RECORDS TO PROCESS:
## src/rtl/caf_pkg.sv

```systemverilog
// Shared types and default sizing for the CAF sweep controller.
// Holds the sweep state enum and a clog2 helper clamped to 1 bit.
package caf_pkg;

  typedef enum logic [2:0] {
    IDLE     = 3'd0,
    LOAD     = 3'd1,
    STREAM   = 3'd2,
    WAIT_RES = 3'd3,
    REPORT   = 3'd4
  } caf_sweep_state_t;

  localparam int CAF_PHASE_BITS     = 10;
  localparam int CAF_FOAS           = 3;
  localparam int CAF_LENGTH         = 5;
  localparam int CAF_OUT_MAX_BITS   = 64;
  localparam int CAF_TIMEOUT_CYCLES = 1024;

  function automatic int clog2_min1(input int n);
    return (n > 2) ? $clog2(n) : 1;
  endfunction

endpackage

```

## src/rtl/caf_sweep_ctrl_if.sv

```systemverilog
// Handshake and data bundle between the sweep controller and its
// environment (step sink, sample source/sink, result source, report sink).
interface caf_sweep_ctrl_if
  import caf_pkg::*;
#(
  parameter int phase_bits   = CAF_PHASE_BITS,
  parameter int out_max_bits = CAF_OUT_MAX_BITS,
  parameter int fw           = clog2_min1(CAF_FOAS),
  parameter int lw           = clog2_min1(CAF_LENGTH)
) ();

  logic                    start;
  logic [phase_bits-1:0]   base_step;
  logic [phase_bits-1:0]   delta_step;
  logic                    neg_cfg;
  logic [out_max_bits-1:0] threshold;
  logic                    busy;

  logic                    caf_step_valid;
  logic                    caf_step_ready;
  logic [phase_bits-1:0]   caf_step;
  logic                    caf_neg;

  logic                    src_valid;
  logic                    src_ready;
  logic                    caf_smp_valid;
  logic                    caf_smp_ready;

  logic                    res_valid;
  logic                    res_ready;
  logic [out_max_bits-1:0] res_max;
  logic [fw-1:0]           res_foas;
  logic [lw-1:0]           res_time;

  logic                    det_valid;
  logic                    det_ready;
  logic                    det_hit;
  logic [out_max_bits-1:0] det_max;
  logic [fw-1:0]           det_foas;
  logic [lw-1:0]           det_time;
  logic                    err_timeout;

  modport master (
    input  start, base_step, delta_step, neg_cfg, threshold,
    input  caf_step_ready, src_valid, caf_smp_ready,
    input  res_valid, res_max, res_foas, res_time, det_ready,
    output busy, caf_step_valid, caf_step, caf_neg,
    output src_ready, caf_smp_valid, res_ready,
    output det_valid, det_hit, det_max, det_foas, det_time,
    output err_timeout
  );

  modport slave (
    output start, base_step, delta_step, neg_cfg, threshold,
    output caf_step_ready, src_valid, caf_smp_ready,
    output res_valid, res_max, res_foas, res_time, det_ready,
    input  busy, caf_step_valid, caf_step, caf_neg,
    input  src_ready, caf_smp_valid, res_ready,
    input  det_valid, det_hit, det_max, det_foas, det_time,
    input  err_timeout
  );

endinterface

```

## src/rtl/caf_step_gen.sv

```systemverilog
// Frequency step accumulator: step = base + k*delta, wrapping modulo
// 2^phase_bits, advanced once per accepted step.
module caf_step_gen
  import caf_pkg::*;
#(
  parameter int phase_bits = CAF_PHASE_BITS,
  parameter int foas       = CAF_FOAS,
  parameter int fw         = clog2_min1(CAF_FOAS)
) (
  input  logic                  clk,
  input  logic                  rst,
  input  logic                  load,
  input  logic                  adv,
  input  logic [phase_bits-1:0] base,
  input  logic [phase_bits-1:0] delta,
  output logic [phase_bits-1:0] step,
  output logic                  last
);

  logic [phase_bits-1:0] acc;
  logic [phase_bits-1:0] dlt;
  logic [fw-1:0]         k;

  always_ff @(posedge clk or posedge rst) begin
    if (rst) begin
      acc <= '0;
      dlt <= '0;
      k   <= '0;
    end else if (load) begin
      acc <= base;
      dlt <= delta;
      k   <= '0;
    end else if (adv) begin
      acc <= acc + dlt;
      k   <= k + 1'b1;
    end
  end

  assign step = acc;
  assign last = (k == fw'(foas - 1));

endmodule

```

## src/rtl/caf_sweep_ctrl.sv

```systemverilog
// CAF sweep controller: loads foas steps, streams length samples, then
// reports the thresholded result. CAF_SWEEP_CTRL_TIMEOUT_EN adds a watchdog.
module caf_sweep_ctrl
  import caf_pkg::*;
#(
  parameter int phase_bits     = CAF_PHASE_BITS,
  parameter int foas           = CAF_FOAS,
  parameter int length         = CAF_LENGTH,
  parameter int out_max_bits   = CAF_OUT_MAX_BITS,
  parameter int timeout_cycles = CAF_TIMEOUT_CYCLES
) (
  input logic              clk,
  input logic              rst,
  caf_sweep_ctrl_if.master bus
);

  localparam int FW = clog2_min1(foas);
  localparam int LW = clog2_min1(length);

  caf_sweep_state_t state, state_nxt;

  logic                    neg_q;
  logic [out_max_bits-1:0] thr_q;
  logic [LW-1:0]           scnt;
  logic [phase_bits-1:0]   step;
  logic                    step_last;
  logic                    start_ok;
  logic                    step_hs;
  logic                    smp_hs;
  logic                    smp_last;
  logic                    res_hs;
  logic                    det_hs;
  logic                    to_hit;

  logic                    det_hit_q;
  logic [out_max_bits-1:0] det_max_q;
  logic [FW-1:0]           det_foas_q;
  logic [LW-1:0]           det_time_q;

  assign start_ok = (state == IDLE) && bus.start;
  assign step_hs  = (state == LOAD) && bus.caf_step_ready;
  assign smp_hs   = (state == STREAM) && bus.src_valid
                    && bus.caf_smp_ready;
  assign smp_last = (scnt == LW'(length - 1));
  assign res_hs   = (state == WAIT_RES) && bus.res_valid;
  assign det_hs   = (state == REPORT) && bus.det_ready;

  caf_step_gen #(
    .phase_bits (phase_bits),
    .foas       (foas),
    .fw         (FW)
  ) u_step_gen (
    .clk   (clk),
    .rst   (rst),
    .load  (start_ok),
    .adv   (step_hs),
    .base  (bus.base_step),
    .delta (bus.delta_step),
    .step  (step),
    .last  (step_last)
  );

  always_ff @(posedge clk or posedge rst) begin
    if (rst) state <= IDLE;
    else     state <= state_nxt;
  end

  always_comb begin
    state_nxt          = state;
    bus.busy           = (state != IDLE);
    bus.caf_step_valid = 1'b0;
    bus.caf_step       = '0;
    bus.caf_neg        = 1'b0;
    bus.caf_smp_valid  = 1'b0;
    bus.src_ready      = 1'b0;
    bus.res_ready      = 1'b0;
    bus.det_valid      = 1'b0;
    unique case (state)
      IDLE: begin
        if (start_ok) state_nxt = LOAD;
      end
      LOAD: begin
        bus.caf_step_valid = 1'b1;
        bus.caf_step       = step;
        bus.caf_neg        = neg_q;
        if (step_hs && step_last) state_nxt = STREAM;
      end
      STREAM: begin
        bus.caf_smp_valid = bus.src_valid;
        bus.src_ready     = bus.caf_smp_ready;
        if (smp_hs && smp_last) state_nxt = WAIT_RES;
      end
      WAIT_RES: begin
        bus.res_ready = 1'b1;
        if (res_hs || to_hit) state_nxt = REPORT;
      end
      REPORT: begin
        bus.det_valid = 1'b1;
        if (det_hs) state_nxt = IDLE;
      end
      default: state_nxt = IDLE;
    endcase
  end

  always_ff @(posedge clk or posedge rst) begin
    if (rst) begin
      neg_q      <= 1'b0;
      thr_q      <= '0;
      scnt       <= '0;
      det_hit_q  <= 1'b0;
      det_max_q  <= '0;
      det_foas_q <= '0;
      det_time_q <= '0;
    end else begin
      if (start_ok) begin
        neg_q <= bus.neg_cfg;
        thr_q <= bus.threshold;
      end
      if (smp_hs) scnt <= smp_last ? '0 : scnt + 1'b1;
      if (res_hs) begin
        det_hit_q  <= (bus.res_max >= thr_q);
        det_max_q  <= bus.res_max;
        det_foas_q <= bus.res_foas;
        det_time_q <= bus.res_time;
      end else if (to_hit) begin
        det_hit_q <= 1'b0;
        det_max_q <= '0;
      end
    end
  end

`ifdef CAF_SWEEP_CTRL_TIMEOUT_EN
  localparam int TW = clog2_min1(timeout_cycles);

  logic [TW-1:0] tcnt;
  logic          err_q;

  // Dwell counter restarts on every entry to WAIT_RES.
  assign to_hit = (state == WAIT_RES) && !bus.res_valid
                  && (tcnt == TW'(timeout_cycles - 1));

  always_ff @(posedge clk or posedge rst) begin
    if (rst) begin
      tcnt  <= '0;
      err_q <= 1'b0;
    end else begin
      tcnt <= (state == WAIT_RES) ? tcnt + 1'b1 : '0;
      if (to_hit) err_q <= 1'b1;
    end
  end

  assign bus.err_timeout = err_q;
`else
  assign to_hit          = 1'b0;
  assign bus.err_timeout = 1'b0;
`endif

  assign bus.det_hit  = det_hit_q;
  assign bus.det_max  = det_max_q;
  assign bus.det_foas = det_foas_q;
  assign bus.det_time = det_time_q;

endmodule
```

## src/flat_wrapper.sv

```systemverilog
// flat-port wrapper written by rule: the top's interface ports become plain ports
module caf_sweep_ctrl_flat import caf_pkg::*;
#(
  parameter int phase_bits     = CAF_PHASE_BITS,
  parameter int foas           = CAF_FOAS,
  parameter int length         = CAF_LENGTH,
  parameter int out_max_bits   = CAF_OUT_MAX_BITS,
  parameter int timeout_cycles = CAF_TIMEOUT_CYCLES
)
  (clk, rst, bus_start, bus_base_step, bus_delta_step, bus_neg_cfg, bus_threshold, bus_caf_step_ready, bus_src_valid, bus_caf_smp_ready, bus_res_valid, bus_res_max, bus_res_foas, bus_res_time, bus_det_ready, bus_busy, bus_caf_step_valid, bus_caf_step, bus_caf_neg, bus_src_ready, bus_caf_smp_valid, bus_res_ready, bus_det_valid, bus_det_hit, bus_det_max, bus_det_foas, bus_det_time, bus_err_timeout);
  caf_sweep_ctrl_if #(.phase_bits(phase_bits), .out_max_bits(out_max_bits)) bus_i ();
  input logic clk;
  input logic rst;
  input wire logic [$bits(bus_i.start)-1:0] bus_start;
  input wire logic [$bits(bus_i.base_step)-1:0] bus_base_step;
  input wire logic [$bits(bus_i.delta_step)-1:0] bus_delta_step;
  input wire logic [$bits(bus_i.neg_cfg)-1:0] bus_neg_cfg;
  input wire logic [$bits(bus_i.threshold)-1:0] bus_threshold;
  input wire logic [$bits(bus_i.caf_step_ready)-1:0] bus_caf_step_ready;
  input wire logic [$bits(bus_i.src_valid)-1:0] bus_src_valid;
  input wire logic [$bits(bus_i.caf_smp_ready)-1:0] bus_caf_smp_ready;
  input wire logic [$bits(bus_i.res_valid)-1:0] bus_res_valid;
  input wire logic [$bits(bus_i.res_max)-1:0] bus_res_max;
  input wire logic [$bits(bus_i.res_foas)-1:0] bus_res_foas;
  input wire logic [$bits(bus_i.res_time)-1:0] bus_res_time;
  input wire logic [$bits(bus_i.det_ready)-1:0] bus_det_ready;
  output wire logic [$bits(bus_i.busy)-1:0] bus_busy;
  output wire logic [$bits(bus_i.caf_step_valid)-1:0] bus_caf_step_valid;
  output wire logic [$bits(bus_i.caf_step)-1:0] bus_caf_step;
  output wire logic [$bits(bus_i.caf_neg)-1:0] bus_caf_neg;
  output wire logic [$bits(bus_i.src_ready)-1:0] bus_src_ready;
  output wire logic [$bits(bus_i.caf_smp_valid)-1:0] bus_caf_smp_valid;
  output wire logic [$bits(bus_i.res_ready)-1:0] bus_res_ready;
  output wire logic [$bits(bus_i.det_valid)-1:0] bus_det_valid;
  output wire logic [$bits(bus_i.det_hit)-1:0] bus_det_hit;
  output wire logic [$bits(bus_i.det_max)-1:0] bus_det_max;
  output wire logic [$bits(bus_i.det_foas)-1:0] bus_det_foas;
  output wire logic [$bits(bus_i.det_time)-1:0] bus_det_time;
  output wire logic [$bits(bus_i.err_timeout)-1:0] bus_err_timeout;
  assign bus_i.start = bus_start;
  assign bus_i.base_step = bus_base_step;
  assign bus_i.delta_step = bus_delta_step;
  assign bus_i.neg_cfg = bus_neg_cfg;
  assign bus_i.threshold = bus_threshold;
  assign bus_i.caf_step_ready = bus_caf_step_ready;
  assign bus_i.src_valid = bus_src_valid;
  assign bus_i.caf_smp_ready = bus_caf_smp_ready;
  assign bus_i.res_valid = bus_res_valid;
  assign bus_i.res_max = bus_res_max;
  assign bus_i.res_foas = bus_res_foas;
  assign bus_i.res_time = bus_res_time;
  assign bus_i.det_ready = bus_det_ready;
  assign bus_busy = bus_i.busy;
  assign bus_caf_step_valid = bus_i.caf_step_valid;
  assign bus_caf_step = bus_i.caf_step;
  assign bus_caf_neg = bus_i.caf_neg;
  assign bus_src_ready = bus_i.src_ready;
  assign bus_caf_smp_valid = bus_i.caf_smp_valid;
  assign bus_res_ready = bus_i.res_ready;
  assign bus_det_valid = bus_i.det_valid;
  assign bus_det_hit = bus_i.det_hit;
  assign bus_det_max = bus_i.det_max;
  assign bus_det_foas = bus_i.det_foas;
  assign bus_det_time = bus_i.det_time;
  assign bus_err_timeout = bus_i.err_timeout;
  caf_sweep_ctrl #(.phase_bits(phase_bits), .foas(foas), .length(length), .out_max_bits(out_max_bits), .timeout_cycles(timeout_cycles)) u_core (.clk(clk), .rst(rst), .bus(bus_i));
endmodule
```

PROBLEM TO SOLVE: Find the word "default" in the listing and copy each line that contains it.

THE COMPLETED TASK:
// Shared types and default sizing for the CAF sweep controller.
      default: state_nxt = IDLE;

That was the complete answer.